Flight Sergeant Roderick Forbes Sim RAFVR 748347 of 1 Addison Crescent, Crieff was killed in action on 6 November 1941 and is buried in Crieff Cemetery. He was the elder son of Mrs Isabella Sim and the late Mr William Sim. Before joining the RAFVR Roderick was employed by S. Graham Mickel & Co, Solicitors, Crieff. Roderick was well known in Crieff and Comrie, where he was a member of the cricket club.
Roderick Sim was piloting a Douglas A-20 Havoc I DG555 of RAF 37 Maintenance Unit RAF Burtonwood Repair Depot, 15 miles east of Liverpool, north of Warrington. All it is known is that the aircraft crashed and both occupants were killed. Also on board was a civilian, Mr. T. Butts. In one intimation it was suggested his first name was Percival, and from London. The Commonwealth Graves Commission only shows the death of T Butts, buried at Warrington Rural District Cemetery. Mr Butts was possibly testing equipment on the aircraft.

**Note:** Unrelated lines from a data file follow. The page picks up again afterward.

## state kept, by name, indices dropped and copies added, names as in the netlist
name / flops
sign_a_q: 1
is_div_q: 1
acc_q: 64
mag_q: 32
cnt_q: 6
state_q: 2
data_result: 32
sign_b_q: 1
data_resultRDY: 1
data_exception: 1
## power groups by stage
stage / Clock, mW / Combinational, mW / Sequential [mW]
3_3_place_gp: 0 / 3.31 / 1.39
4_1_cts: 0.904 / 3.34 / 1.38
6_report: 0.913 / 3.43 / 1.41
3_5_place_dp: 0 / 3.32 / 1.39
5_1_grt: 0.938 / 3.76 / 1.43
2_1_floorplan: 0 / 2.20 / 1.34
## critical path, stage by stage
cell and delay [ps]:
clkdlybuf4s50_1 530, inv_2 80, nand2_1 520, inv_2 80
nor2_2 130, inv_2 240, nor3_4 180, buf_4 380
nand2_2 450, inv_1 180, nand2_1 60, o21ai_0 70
`src/rtl/core_v_xif_pkg.sv`:
```
// CORE-V-XIF transaction types shared by the coprocessor cluster and the core.
package core_v_xif_pkg;

    localparam int X_ID_WIDTH = 4;
    localparam int X_MAX_CH   = 8;

    typedef struct packed {
        logic [X_ID_WIDTH-1:0] id;
        logic [31:0]           data;
        logic [4:0]            rd;
        logic                  we;
        logic                  exc;
        logic [5:0]            exccode;
    } x_result_t;

    typedef struct packed {
        logic [X_ID_WIDTH-1:0] id;
        logic                  x_commit_kill;
    } x_commit_t;

endpackage

```
`src/rtl/xif_result_arbiter_pkg.sv`:
```
// Local constants and the round-robin search helper for xif_result_arbiter.
package xif_result_arbiter_pkg;

    import core_v_xif_pkg::*;

    localparam int CH_IDX_W   = 3;
    localparam int KILL_MAP_W = 2 ** X_ID_WIDTH;

    typedef logic [CH_IDX_W-1:0] ch_idx_t;

    // First set bit of elig strictly after ptr, wrapping within num_ch channels.
    function automatic ch_idx_t rr_pick(input logic [X_MAX_CH-1:0] elig,
                                        input ch_idx_t             ptr,
                                        input int                  num_ch);
        ch_idx_t pick;
        logic    found;
        int      idx;
        pick  = ptr;
        found = 1'b0;
        for (int i = 1; i <= X_MAX_CH; i++) begin
            if (i <= num_ch) begin
                idx = (int'(ptr) + i) % num_ch;
                if (!found && elig[idx[2:0]]) begin
                    pick  = idx[2:0];
                    found = 1'b1;
                end else begin
                    found = found;
                end
            end else begin
                found = found;
            end
        end
        return pick;
    endfunction

endpackage

```
`src/rtl/xif_result_arbiter_if.sv`:
```
// Result/commit bundle between the coprocessor cluster, the merger and the core.
interface xif_result_arbiter_if #(
    parameter int NUM_CH = 2
);
    import core_v_xif_pkg::*;

    logic [NUM_CH-1:0]     ch_result_valid_i;
    logic [NUM_CH-1:0]     ch_result_ready_o;
    x_result_t [NUM_CH-1:0] ch_result_i;
    logic                  result_valid_o;
    logic                  result_ready_i;
    x_result_t             result_o;
    logic                  commit_valid_i;
    x_commit_t             commit_i;
    logic [15:0]           drop_cnt_o;

    modport slave (
        input  ch_result_valid_i, ch_result_i, result_ready_i, commit_valid_i, commit_i,
        output ch_result_ready_o, result_valid_o, result_o, drop_cnt_o
    );

    modport master (
        output ch_result_valid_i, ch_result_i, result_ready_i, commit_valid_i, commit_i,
        input  ch_result_ready_o, result_valid_o, result_o, drop_cnt_o
    );

endinterface

```
`src/rtl/xif_result_fifo.sv`:
```
// Per-channel result FIFO with full/empty flags and synchronous reset.
module xif_result_fifo
    import core_v_xif_pkg::*;
#(
    parameter int DEPTH = 2
) (
    input  logic      clk_i,
    input  logic      rst_i,
    input  logic      i_push,
    input  x_result_t i_data,
    input  logic      i_pop,
    output x_result_t o_data,
    output logic      o_full,
    output logic      o_empty
);

    localparam int AW = $clog2(DEPTH);
    localparam logic [AW-1:0] PTR_ONE   = AW'(1);
    localparam logic [AW:0]   COUNT_ONE = (AW + 1)'(1);

    x_result_t   r_mem [DEPTH];
    logic [AW-1:0] r_wptr;
    logic [AW-1:0] r_rptr;
    logic [AW:0]   r_count;
    logic          w_do_push;
    logic          w_do_pop;

    assign o_full    = (r_count == (AW + 1)'(DEPTH));
    assign o_empty   = (r_count == '0);
    assign w_do_push = i_push & ~o_full;
    assign w_do_pop  = i_pop & ~o_empty;
    assign o_data    = r_mem[r_rptr];

    // Storage array, written at the tail pointer.
    always_ff @(posedge clk_i) begin
        if (w_do_push) begin
            r_mem[r_wptr] <= i_data;
        end
    end

    // Pointer and occupancy bookkeeping.
    always_ff @(posedge clk_i) begin
        if (rst_i) begin
            r_wptr  <= '0;
            r_rptr  <= '0;
            r_count <= '0;
        end else begin
            if (w_do_push) begin
                r_wptr <= r_wptr + PTR_ONE;
            end
            if (w_do_pop) begin
                r_rptr <= r_rptr + PTR_ONE;
            end
            case ({w_do_push, w_do_pop})
                2'b10:   r_count <= r_count + COUNT_ONE;
                2'b01:   r_count <= r_count - COUNT_ONE;
                default: r_count <= r_count;
            endcase
        end
    end

endmodule

```
`src/rtl/xif_result_arbiter.sv`:
```
// Round-robin merger of NUM_CH coprocessor result channels onto one XIF result port.
// Optional kill filter enabled by defining XIF_RESULT_KILL_FILTER_EN.
module xif_result_arbiter
    import core_v_xif_pkg::*;
    import xif_result_arbiter_pkg::*;
#(
    parameter int NUM_CH     = 2,
    parameter int FIFO_DEPTH = 2
) (
    input  logic                 clk_i,
    input  logic                 rst_i,
    xif_result_arbiter_if.slave  bus
);

    logic [NUM_CH-1:0]   w_full;
    logic [NUM_CH-1:0]   w_empty;
    logic [NUM_CH-1:0]   w_ready;
    logic [NUM_CH-1:0]   w_push;
    logic [NUM_CH-1:0]   w_write;
    logic [NUM_CH-1:0]   w_pop;
    logic [X_MAX_CH-1:0] w_elig;
    x_result_t           w_fifo_data [X_MAX_CH];
    ch_idx_t             w_grant;
    logic                w_valid;
    logic                w_hs;
    ch_idx_t             r_rr_ptr;
    ch_idx_t             r_lock_ch;
    logic                r_locked;

    assign w_ready               = rst_i ? {NUM_CH{1'b0}} : ~w_full;
    assign w_push                = bus.ch_result_valid_i & w_ready;
    assign bus.ch_result_ready_o = w_ready;

    // Eligible set, widened to the package maximum for the search helper.
    always_comb begin
        w_elig               = '0;
        w_elig[NUM_CH-1:0]   = ~w_empty;
    end

    // A stalled presentation keeps its channel so late arrivals cannot pre-empt it.
    assign w_grant = r_locked ? r_lock_ch : rr_pick(w_elig, r_rr_ptr, NUM_CH);
    assign w_valid = |(~w_empty);
    assign w_hs    = w_valid & bus.result_ready_i;

    // Pop strobe for the granted FIFO on output handshake.
    always_comb begin
        w_pop = '0;
        for (int c = 0; c < NUM_CH; c++) begin
            w_pop[c] = w_hs & (w_grant == ch_idx_t'(c));
        end
    end

    assign bus.result_valid_o = w_valid;
    assign bus.result_o       = w_valid ? w_fifo_data[w_grant] : '0;

    // Priority pointer and stall lock.
    always_ff @(posedge clk_i) begin
        if (rst_i) begin
            r_rr_ptr  <= ch_idx_t'(NUM_CH - 1);
            r_locked  <= 1'b0;
            r_lock_ch <= '0;
        end else if (w_hs) begin
            r_rr_ptr  <= w_grant;
            r_locked  <= 1'b0;
        end else if (w_valid) begin
            r_locked  <= 1'b1;
            r_lock_ch <= w_grant;
        end else begin
            r_locked  <= 1'b0;
        end
    end

    for (genvar g = 0; g < X_MAX_CH; g++) begin : g_ch
        if (g < NUM_CH) begin : g_fifo
            xif_result_fifo #(
                .DEPTH (FIFO_DEPTH)
            ) u_fifo (
                .clk_i   (clk_i),
                .rst_i   (rst_i),
                .i_push  (w_write[g]),
                .i_data  (bus.ch_result_i[g]),
                .i_pop   (w_pop[g]),
                .o_data  (w_fifo_data[g]),
                .o_full  (w_full[g]),
                .o_empty (w_empty[g])
            );
        end else begin : g_tie
            assign w_fifo_data[g] = '0;
        end
    end

`ifdef XIF_RESULT_KILL_FILTER_EN
    logic [KILL_MAP_W-1:0] r_killed;
    logic [KILL_MAP_W-1:0] w_killed_nxt;
    logic [NUM_CH-1:0]     w_hit;
    logic [4:0]            w_drop_num;
    logic [16:0]           w_cnt_sum;
    logic [15:0]           r_drop_cnt;

    // Kill lookup per channel; drop clears are applied after the commit update so they win.
    always_comb begin
        w_killed_nxt = r_killed;
        w_hit        = '0;
        w_drop_num   = 5'd0;
        if (bus.commit_valid_i) begin
            w_killed_nxt[bus.commit_i.id] = bus.commit_i.x_commit_kill;
        end else begin
            w_killed_nxt = r_killed;
        end
        for (int c = 0; c < NUM_CH; c++) begin
            w_hit[c] = r_killed[bus.ch_result_i[c].id]
                     | (bus.commit_valid_i & bus.commit_i.x_commit_kill
                        & (bus.commit_i.id == bus.ch_result_i[c].id));
            w_killed_nxt[bus.ch_result_i[c].id] = w_killed_nxt[bus.ch_result_i[c].id]
                                                & ~(w_push[c] & w_hit[c]);
            w_drop_num = w_drop_num + {4'd0, w_push[c] & w_hit[c]};
        end
    end

    assign w_write    = w_push & ~w_hit;
    assign w_cnt_sum  = {1'b0, r_drop_cnt} + {12'd0, w_drop_num};
    assign bus.drop_cnt_o = r_drop_cnt;

    // Kill bitmap and saturating drop counter.
    always_ff @(posedge clk_i) begin
        if (rst_i) begin
            r_killed   <= '0;
            r_drop_cnt <= 16'd0;
        end else begin
            r_killed   <= w_killed_nxt;
            r_drop_cnt <= w_cnt_sum[16] ? 16'hFFFF : w_cnt_sum[15:0];
        end
    end
`else
    logic w_unused_commit;

    assign w_write         = w_push;
    assign bus.drop_cnt_o  = 16'd0;
    assign w_unused_commit = ^{bus.commit_valid_i, bus.commit_i};
`endif

endmodule

```
`src/flat_wrapper.sv`:
```
// flat-port wrapper written by rule: the top's interface ports become plain ports
module xif_result_arbiter_flat import core_v_xif_pkg::*; import xif_result_arbiter_pkg::*;
#(
    parameter int NUM_CH     = 2,
    parameter int FIFO_DEPTH = 2
)
  (clk_i, rst_i, bus_ch_result_valid_i, bus_ch_result_i, bus_result_ready_i, bus_commit_valid_i, bus_commit_i, bus_ch_result_ready_o, bus_result_valid_o, bus_result_o, bus_drop_cnt_o);
  xif_result_arbiter_if #(.NUM_CH(NUM_CH)) bus_i ();
  input  logic clk_i;
  input  logic rst_i;
  input wire logic [$bits(bus_i.ch_result_valid_i)-1:0] bus_ch_result_valid_i;
  input wire logic [$bits(bus_i.ch_result_i)-1:0] bus_ch_result_i;
  input wire logic [$bits(bus_i.result_ready_i)-1:0] bus_result_ready_i;
  input wire logic [$bits(bus_i.commit_valid_i)-1:0] bus_commit_valid_i;
  input wire logic [$bits(bus_i.commit_i)-1:0] bus_commit_i;
  output wire logic [$bits(bus_i.ch_result_ready_o)-1:0] bus_ch_result_ready_o;
  output wire logic [$bits(bus_i.result_valid_o)-1:0] bus_result_valid_o;
  output wire logic [$bits(bus_i.result_o)-1:0] bus_result_o;
  output wire logic [$bits(bus_i.drop_cnt_o)-1:0] bus_drop_cnt_o;
  assign bus_i.ch_result_valid_i = bus_ch_result_valid_i;
  assign bus_i.ch_result_i = bus_ch_result_i;
  assign bus_i.result_ready_i = bus_result_ready_i;
  assign bus_i.commit_valid_i = bus_commit_valid_i;
  assign bus_i.commit_i = bus_commit_i;
  assign bus_ch_result_ready_o = bus_i.ch_result_ready_o;
  assign bus_result_valid_o = bus_i.result_valid_o;
  assign bus_result_o = bus_i.result_o;
  assign bus_drop_cnt_o = bus_i.drop_cnt_o;
  xif_result_arbiter #(.NUM_CH(NUM_CH), .FIFO_DEPTH(FIFO_DEPTH)) u_core (.clk_i(clk_i), .rst_i(rst_i), .bus(bus_i));
endmodule
```
`config.mk`:
```
export PLATFORM = sky130hd
export DESIGN_NAME = xif_result_arbiter_flat
export DESIGN_NICKNAME = d
export VERILOG_FILES = /design/src/rtl/core_v_xif_pkg.sv /design/src/rtl/xif_result_arbiter_pkg.sv /design/src/rtl/xif_result_arbiter_if.sv /design/src/rtl/xif_result_fifo.sv /design/src/rtl/xif_result_arbiter.sv /design/src/flat_wrapper.sv
export SDC_FILE = /design/constraint.sdc
export NUM_CORES = 1
export LEC_CHECK = 0
export ABC_AREA = 1
export CAP_MARGIN = 0
export CORE_MARGIN = 2
export CORE_UTILIZATION = 40
export DETAILED_ROUTE_END_ITERATION = 12
export PLACE_DENSITY = 0.66
export REMOVE_ABC_BUFFERS = 1
export SKIP_LAST_GASP = 1
export SYNTH_ARGS = -nofsm -noshare
export SYNTH_HDL_FRONTEND = slang
export SYNTH_SLANG_ARGS = --single-unit
export TNS_END_PERCENT = 30
```
`constraint.sdc`:
```
create_clock -name clk_i -period 3.7 [get_ports clk_i]
set_input_delay 0.37 -clock clk_i [delete_from_list [all_inputs] [get_ports clk_i]]
set_output_delay 0.37 -clock clk_i [all_outputs]
set_load 0.01 [all_outputs]
```
==> impl_metrics.yaml <==
status:
  outcome: "complete, no violations"
worst_setup_path:
  worstReg2RegEnd: "u_core.g_ch[0].g_fifo.u_fifo.r_count[1]"
  timing.critical_path.to: "bus_result_o[48]"
  cp-end-kind: "primary output"
  timing.rr.start: "u_core.g_ch[0].g_fifo.u_fifo.r_count[0]"
  r2r_cells: 13
  arrival_ns: 3.03
  path_class: "register to primary output"
  worst-path-max-fanout: 38
  required_ns: 3.33
  crit_path_start_kind: "register"
  crit_path_start: "u_core.g_ch[1].g_fifo.u_fifo.r_count[0]"
  r2r_setup_slack_ns: 1.09
timing:
  timing.fmax_mhz: 294
  worstMarginPinSlew_ns: 0.938
  maxSlewHeadroom_pct: 37.5
  fin_setup_tns_ns: 0
  setup_viol_count_final: 0
  timing.final.max_slew_violations: 0
  fin_crit_ns: 3.40
  unrepaired_setup_endpoints_after_global_routing: "false"
  finalHoldViolations: 0
  finalCritPeriodShare_pct: 92.0
  fin_skew_ns: 0.0143
  timing.final.ws_setup_ns: 0.297
pwr:
  max-vdd-ir-drop_mv: 0.379
  power-per-cell-area_nw_per_um2: 565
  total_power_mw: 6.27
  power.static_leakage_nw: 3.61
route:
  routed_wire_length_per_instance_um: 17.1
  route.detailed.drc: 0
  via_count_normalized_by_instance_count: 4.87
  detailroute.via_count: 4830
  drt_iter0_markers: 289
  first_pass_iters: 4
  postRouteAntennaNets: 0
  wirelength_um: 16900
final_layout:
  area_growth_pct: 28.1
  nets: 812
  design_area_um2: 11100
  drive_above_1_share_pct: 16.7
  regArea_um2: 6230
  num-fill-cells: 1738
  num_antenna_cells: 0
  multiInputGateArea_um2: 2170
  mostFrequentLayoutCells: "sky130_fd_sc_hd__edfxtp_1 (196), sky130_fd_sc_hd__clkdlybuf4s50_1 (154), sky130_fd_sc_hd__nor2_1 (65), sky130_fd_sc_hd__mux2i_1 (49), sky130_fd_sc_hd__mux2_2 (48)"
  mostFrequentLayoutCell: "sky130_fd_sc_hd__edfxtp_1"
global_routing:
  grt_antenna_before_repair: 0
  grt_max_degree: 64
  grt_usage_pct: 14.8
  grt_remaining_overflow: 0
  first_global_vias: 5206
  grt_first_pass_wirelength_um: 26200
run:
  drv.max_cap_violation_count: 0
clock_network:
  ctsHoldBuffers: 0
  postCtsResizedCells: 0
  clkSlewWorstSetupHoldPaths_ns: 0.06
  htree_num_levels: 1
  cts-buffers-inserted: 22
  cts_tree: "yes"
  clock_latency_ns: 0.49
  cts_setup_buffers: 0
  cts_num_sinks: 213
  clock_tree.root_cell: "sky130_fd_sc_hd__clkbuf_16"
  clock_path_buffers: 3
floorplan:
  fp.dieW_um: 151
  die_h_um: 151
  core_area_um2: 21200
  start_util_pct: 41.0
  area_enclosed_by_the_die_boundary_um2: 22900
  placement_rows: 53
  ios: 177
yosys:
  synth.yosys.seq_area_share_pct: 71.8
  async_reset_ff_share_pct: 0
  synthesis.area_per_instance_um2: 16.0
  yosys_most_used_dff: "sky130_fd_sc_hd__edfxtp_1"
  synth.largest_area_cell: "sky130_fd_sc_hd__edfxtp_1"
  synth_edf_count: 196
  count_of_yosys_warnings_during_synthesis: 0
  synthTopCellsByArea: "sky130_fd_sc_hd__edfxtp_1 (68%), sky130_fd_sc_hd__mux2_2 (6.2%), sky130_fd_sc_hd__mux2i_1 (5.7%), sky130_fd_sc_hd__dfxtp_1 (3.9%), sky130_fd_sc_hd__nor2_1 (3.0%)"
  synth.top_cell.area_share_pct: 67.9
  synth-seq-cells: 213
  synthesis.area_um2: 8670
  synth_cells: 543
  yosys.cell_types.count: 28
hold_path:
  worstHoldPathType: "input port to register"
placement:
  routabilityCongestion: 0.719
  hpwl_um: 10800
  io_buffers: 154
  dpl-instance-area_um2: 10400
  preCtsSetupSlack_ns: 0.764
## critical path, cell delays in order, from the launching register on
cell and delay [ns]:
sky130_fd_sc_hd__dfxtp_1 0.43, sky130_fd_sc_hd__nor2_2 0.10, sky130_fd_sc_hd__nand2_4 0.11, sky130_fd_sc_hd__inv_2 0.05, sky130_fd_sc_hd__nand2_4 0.07, sky130_fd_sc_hd__nand3_4 0.49
sky130_fd_sc_hd__buf_4 0.43, sky130_fd_sc_hd__a211oi_1 0.26, sky130_fd_sc_hd__clkdlybuf4s50_1 0.58
## how the worst min path moves through the flow
stage	from	end	cells after the start
4_1_cts	bus_ch_result_i[42]	u_core.g_ch[0].g_fifo.u_fifo.r_mem[1][42]	1
6_report	bus_ch_result_i[53]	u_core.g_ch[1].g_fifo.u_fifo.r_mem[1][4]	1
3_5_place_dp	u_core.r_lock_ch[0]	u_core.r_lock_ch[0]	2
3_3_place_gp	u_core.r_lock_ch[0]	u_core.r_lock_ch[0]	2
5_1_grt	bus_ch_result_i[11]	u_core.g_ch[0].g_fifo.u_fifo.r_mem[0][11]	1
2_1_floorplan	u_core.r_lock_ch[0]	u_core.r_lock_ch[0]	2
## layout make-up
type                    count  area share, %
flip-flops and latches    213           56.1
multi-input cells         284           19.5
repair buffers            163           14.7
clock buffers              33           5.70
well taps                 275           3.10
inverters                  17          0.575
clock inverters             7          0.259
## layer usage
metal / global-route usage, % / wire length, um / vias to the layer above
met2: 26.2 / 8510 / 163
met3: 3.37 / 1060 / 25
li1: - / - / 2329
met5: 0 / 0 / -
met1: 17.9 / 7040 / 2313
met4: 4.39 / 312 / 0
## state kept, by name, summed over array words and instances, names as in the netlist, named ones only
register	cells
u_core.r_rr_ptr	3
u_core.g_ch.g_fifo.u_fifo.r_wptr	2
u_core.g_ch.g_fifo.u_fifo.r_mem	196
u_core.r_locked	1
u_core.r_lock_ch	3
u_core.g_ch.g_fifo.u_fifo.r_count	4
u_core.g_ch.g_fifo.u_fifo.r_rptr	2
## per-stage QoR
stage               utilization (%)  std cells  hold WS, ns
finish                         52.5        992        0.452
global route                   52.5        992        0.434
CTS                            52.5        992        0.433
detailed placement             49.4        952        0.475
global placement               49.4        952        0.445
floorplan                         -        514        0.429
## power breakdown
part	internal, mW	total, mW	switching (mW)
sequential	2.74	2.81	0.0659
combinational	0.706	1.46	0.755
clock	1.18	2.00	0.825
total	4.63	6.27	1.65
## cell families after synthesis
logic type	count (synthesis)	synth area share, %
XOR/XNOR	2	0.202
adder cells (fa/ha/maj)	2	0.289
AND/OR/NAND/NOR	94	4.76
multiplexers	97	11.9
other	1	0.0432
flip-flops	213	71.8
AO/OA/AOI/OAI	73	6.85
buffers and inverters	61	4.17
## cell usage after synthesis (2+ instances only)
master	count
sky130_fd_sc_hd__edfxtp_1	196
sky130_fd_sc_hd__buf_2	19
sky130_fd_sc_hd__a21oi_1	11
sky130_fd_sc_hd__nor2_1	69
sky130_fd_sc_hd__ha_1	2
sky130_fd_sc_hd__nand2_4	3
sky130_fd_sc_hd__buf_4	17
sky130_fd_sc_hd__inv_2	2
sky130_fd_sc_hd__inv_1	15
sky130_fd_sc_hd__nand3_1	6
sky130_fd_sc_hd__o21ai_0	10
sky130_fd_sc_hd__a211oi_2	20
sky130_fd_sc_hd__buf_6	6
sky130_fd_sc_hd__a211oi_1	29
sky130_fd_sc_hd__mux2i_1	49
sky130_fd_sc_hd__mux2_2	48
sky130_fd_sc_hd__dfxtp_1	17
sky130_fd_sc_hd__xor2_1	2
sky130_fd_sc_hd__clkbuf_1	2
sky130_fd_sc_hd__nand2_1	12
Power figures use the tool's default switching activity.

In the RAF, the Havoc bomber variants were known as Boston, while the night fighter and intruder variants were named Havoc. The exception was the Royal Australian Air Force, which used the name Boston for all variants. The USAAF used the P-70 designation to refer to the night fighter variants. In Interdiction raids, Havoc intruders caused considerable damage to German targets.
At RAF Burtonwood the RAF 37 MU was the RAF’s centre for repair of aircraft built in the United States. The United States Army Air Force took over RAF Burtonwood in June 1942. Burtonwood was the largest airfield in Europe during WW2 with the most USAAF personnel and aircraft maintenance facilities.